For those of whom are less familiar with this space, it can be hard to find the tool that is right for their given situation. The following is a brief set of topics, based on best practice guidelines in psychometric testing, which can help identify some key attributes of a good test.

Theory-based

One fundamental requirement of any psychometric tool is that it is based on a solid theoretical model, with clearly understood measurement constructs. Theoretical models are necessary to know what constructs are being measured, so that scores can be both explainable and defensible.

Purely empirical models can sometimes suffer from what is known as “dustbowl empiricism” and may tend to be unstable over time. To be sure, questionnaires and their scoring algorithms can (and should) be adjusted and optimised based on empirical data, but it is important that their theoretical underpinnings remain intact. Moreover, theoretical models should be appropriate for the context in which they are being used. Often, very general theoretical models, based on broad personality traits, for example, can be ineffective and inappropriate for use in specific settings, such as lending.

Reliability and validity

Among the most basic criteria of good psychometric tests is they be both reliable and valid. “Reliability” is essentially the degree to which a test consistently measures what it is supposed to be measuring. Reliable tests yield similar scores for people who test repeated times, for example, and are correlated with other similar measures.

“Validity” is primarily the degree to which the test can predict an external behavior (in psychology, this is known as “criterion-based” validity, although other variants of validity exist as well). The prediction of loan repayments would be an example of validity.

Reliability and validity can both be measured in different ways, and it is not within the scope of this article to detail each approach. However, it is interesting to note that reliability is a necessary but insufficient requirement for validity – think of a broken scale that yields the same weight each time (i.e. reliable), but is still inaccurate (i.e. valid). That a new personality test reliably measures certain personality traits, for example, is insufficient evidence for predictive validity of actual behaviors.

Therefore, any test should have proven evidence for the behavioral criteria they are purported to predict. Finally, it should be possible to quantify the test’s validity in terms of its predicted return on investment (i.e. its economic utility – more on that in a future article).

Purpose of use

Another important aspect to consider is the purpose for which the psychometric test was designed to be used. Tests that have been designed for usage in other settings are unlikely to be appropriate for lending. A test of employee talent assessment (i.e. hiring), for example, may not be ineffective for predicting borrower’s behaviors. In fact, even within talent assessments, some famous tests (e.g. MBTI) are often misused for hiring, despite not being designed for that specific type of use.

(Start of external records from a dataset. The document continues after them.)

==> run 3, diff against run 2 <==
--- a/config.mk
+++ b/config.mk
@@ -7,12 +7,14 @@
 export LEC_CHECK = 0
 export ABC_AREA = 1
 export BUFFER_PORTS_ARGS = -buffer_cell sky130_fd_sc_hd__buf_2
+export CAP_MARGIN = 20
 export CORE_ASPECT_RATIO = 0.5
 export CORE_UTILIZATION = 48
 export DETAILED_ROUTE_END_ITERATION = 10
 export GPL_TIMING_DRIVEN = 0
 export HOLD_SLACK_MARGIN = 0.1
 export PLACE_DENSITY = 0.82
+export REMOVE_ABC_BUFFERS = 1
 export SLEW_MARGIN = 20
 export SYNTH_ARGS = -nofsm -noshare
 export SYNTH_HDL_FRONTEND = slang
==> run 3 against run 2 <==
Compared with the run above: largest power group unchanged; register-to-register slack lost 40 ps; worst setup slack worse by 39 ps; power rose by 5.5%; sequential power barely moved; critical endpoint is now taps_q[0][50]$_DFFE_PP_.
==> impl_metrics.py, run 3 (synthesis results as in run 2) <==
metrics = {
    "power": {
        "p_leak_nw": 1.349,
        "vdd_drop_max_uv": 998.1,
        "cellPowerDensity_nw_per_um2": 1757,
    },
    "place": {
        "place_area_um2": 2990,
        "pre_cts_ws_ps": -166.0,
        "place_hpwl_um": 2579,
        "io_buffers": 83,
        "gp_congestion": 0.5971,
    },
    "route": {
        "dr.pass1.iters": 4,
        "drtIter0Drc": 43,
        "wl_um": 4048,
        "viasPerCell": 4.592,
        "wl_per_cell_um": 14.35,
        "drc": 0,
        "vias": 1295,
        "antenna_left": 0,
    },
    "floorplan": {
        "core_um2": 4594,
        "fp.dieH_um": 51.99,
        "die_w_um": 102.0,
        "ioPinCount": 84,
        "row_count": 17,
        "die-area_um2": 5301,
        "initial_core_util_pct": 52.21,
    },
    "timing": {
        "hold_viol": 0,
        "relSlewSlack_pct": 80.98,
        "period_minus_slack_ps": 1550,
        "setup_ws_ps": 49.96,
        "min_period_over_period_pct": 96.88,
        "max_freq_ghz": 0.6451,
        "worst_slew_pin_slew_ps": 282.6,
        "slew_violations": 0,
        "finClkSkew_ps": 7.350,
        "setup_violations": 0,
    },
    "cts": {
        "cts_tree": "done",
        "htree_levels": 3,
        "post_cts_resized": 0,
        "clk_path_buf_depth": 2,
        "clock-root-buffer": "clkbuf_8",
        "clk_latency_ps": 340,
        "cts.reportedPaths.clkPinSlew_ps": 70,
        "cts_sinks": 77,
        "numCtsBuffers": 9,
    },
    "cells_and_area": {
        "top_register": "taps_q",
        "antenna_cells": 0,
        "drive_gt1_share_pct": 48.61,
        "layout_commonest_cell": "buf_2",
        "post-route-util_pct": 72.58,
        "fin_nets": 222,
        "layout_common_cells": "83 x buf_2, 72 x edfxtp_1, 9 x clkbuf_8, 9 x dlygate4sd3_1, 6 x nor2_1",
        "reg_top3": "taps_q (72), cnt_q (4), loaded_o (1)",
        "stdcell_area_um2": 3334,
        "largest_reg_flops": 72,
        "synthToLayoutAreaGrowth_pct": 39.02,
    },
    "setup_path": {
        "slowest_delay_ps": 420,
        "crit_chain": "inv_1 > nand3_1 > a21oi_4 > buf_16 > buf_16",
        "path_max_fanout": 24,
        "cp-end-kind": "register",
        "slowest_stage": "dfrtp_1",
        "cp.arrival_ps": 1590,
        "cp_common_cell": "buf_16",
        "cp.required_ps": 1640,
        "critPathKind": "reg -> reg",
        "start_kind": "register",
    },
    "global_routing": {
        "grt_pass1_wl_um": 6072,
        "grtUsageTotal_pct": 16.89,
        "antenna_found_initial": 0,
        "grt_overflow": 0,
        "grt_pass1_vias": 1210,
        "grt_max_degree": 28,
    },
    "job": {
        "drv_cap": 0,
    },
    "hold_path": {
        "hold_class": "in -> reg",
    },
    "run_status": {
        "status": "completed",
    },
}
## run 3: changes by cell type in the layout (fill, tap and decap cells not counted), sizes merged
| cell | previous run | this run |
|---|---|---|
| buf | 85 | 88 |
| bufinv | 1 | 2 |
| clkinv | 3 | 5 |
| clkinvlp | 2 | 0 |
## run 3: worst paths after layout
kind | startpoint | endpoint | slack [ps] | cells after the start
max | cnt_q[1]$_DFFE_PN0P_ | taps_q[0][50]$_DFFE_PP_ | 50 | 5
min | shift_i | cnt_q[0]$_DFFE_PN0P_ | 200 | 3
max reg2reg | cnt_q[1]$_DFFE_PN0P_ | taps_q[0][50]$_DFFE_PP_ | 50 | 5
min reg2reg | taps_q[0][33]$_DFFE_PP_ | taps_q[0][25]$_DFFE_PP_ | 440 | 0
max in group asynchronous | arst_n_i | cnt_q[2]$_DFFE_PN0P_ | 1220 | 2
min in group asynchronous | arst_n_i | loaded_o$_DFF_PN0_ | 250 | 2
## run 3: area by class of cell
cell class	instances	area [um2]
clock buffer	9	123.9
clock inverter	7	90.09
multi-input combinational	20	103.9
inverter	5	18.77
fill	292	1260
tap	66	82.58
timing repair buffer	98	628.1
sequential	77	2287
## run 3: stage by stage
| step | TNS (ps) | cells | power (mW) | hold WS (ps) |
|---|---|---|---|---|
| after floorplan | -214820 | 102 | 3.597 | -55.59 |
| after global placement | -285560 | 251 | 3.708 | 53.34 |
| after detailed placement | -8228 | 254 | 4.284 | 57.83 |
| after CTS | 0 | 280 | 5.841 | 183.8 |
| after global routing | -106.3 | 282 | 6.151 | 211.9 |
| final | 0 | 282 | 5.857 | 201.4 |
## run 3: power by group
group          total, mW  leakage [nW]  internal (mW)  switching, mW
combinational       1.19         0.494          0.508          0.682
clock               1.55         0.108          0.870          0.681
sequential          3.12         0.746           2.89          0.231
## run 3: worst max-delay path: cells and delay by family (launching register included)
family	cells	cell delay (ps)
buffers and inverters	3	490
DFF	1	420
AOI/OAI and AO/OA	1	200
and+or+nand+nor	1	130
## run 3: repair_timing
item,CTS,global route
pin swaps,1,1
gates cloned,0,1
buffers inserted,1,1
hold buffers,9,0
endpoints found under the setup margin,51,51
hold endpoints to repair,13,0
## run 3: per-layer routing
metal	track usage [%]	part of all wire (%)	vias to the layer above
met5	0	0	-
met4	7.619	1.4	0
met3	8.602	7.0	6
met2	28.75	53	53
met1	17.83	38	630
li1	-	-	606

Tests that may not have been designed for the purpose of lending may also include non-contextually relevant questions, which may be seen as inappropriate or even invasive by some applicants, and result in a poor customer experience. Ideally, all questions should be relevant for lending and finance, rather than being related to general lifestyle behaviors.

Logistics

Several logistical issues should be considered before adopting a new test, and depend upon the given setting. Among these are:

Time length – testing time can be especially relevant when it is part of a longer overall process, such as a loan application. Tests should preferably be as brief as possible, although there is almost always a tradeoff between test length and reliability.
Language level – the language of the test should be appropriate for the test taker, and should be clearly understood. Ambiguous questions or abstract pictures can be interpreted differently and possibly culturally biased, ultimately reducing reliability.
Test accommodations – candidates requiring special accommodations due to physical or mental disabilities, such as added time or larger fonts, should be entitled to such accommodations without negatively influencing their scores.
Software integration – in many cases, the psychometric tool is going to be a small part of the overall applicant experience, and a complementary piece to the decisioning process. It is therefore important that the psychometric software is integrated seamlessly into the lending platform.
Privacy – psychometric solutions do not inherently need personal identifiable information (PIIs), and should preferably not collect such information. Applicant IDs can be anonymised for the purpose of software integration, and thereby keep all private/sensitive data with the lender.
Data training – unlike some other alternative credit scoring solutions, psychometric solutions do not require large datasets to “train” the scoring model. Data training can otherwise be a complex and timely process, and a hindrance to easy adoption, but many not be necessary for psychometric solutions whose scoring models are theory-base, and not purely empirical. As such, scores can be available from day one. Customisations are of course still possible, as described in the next section.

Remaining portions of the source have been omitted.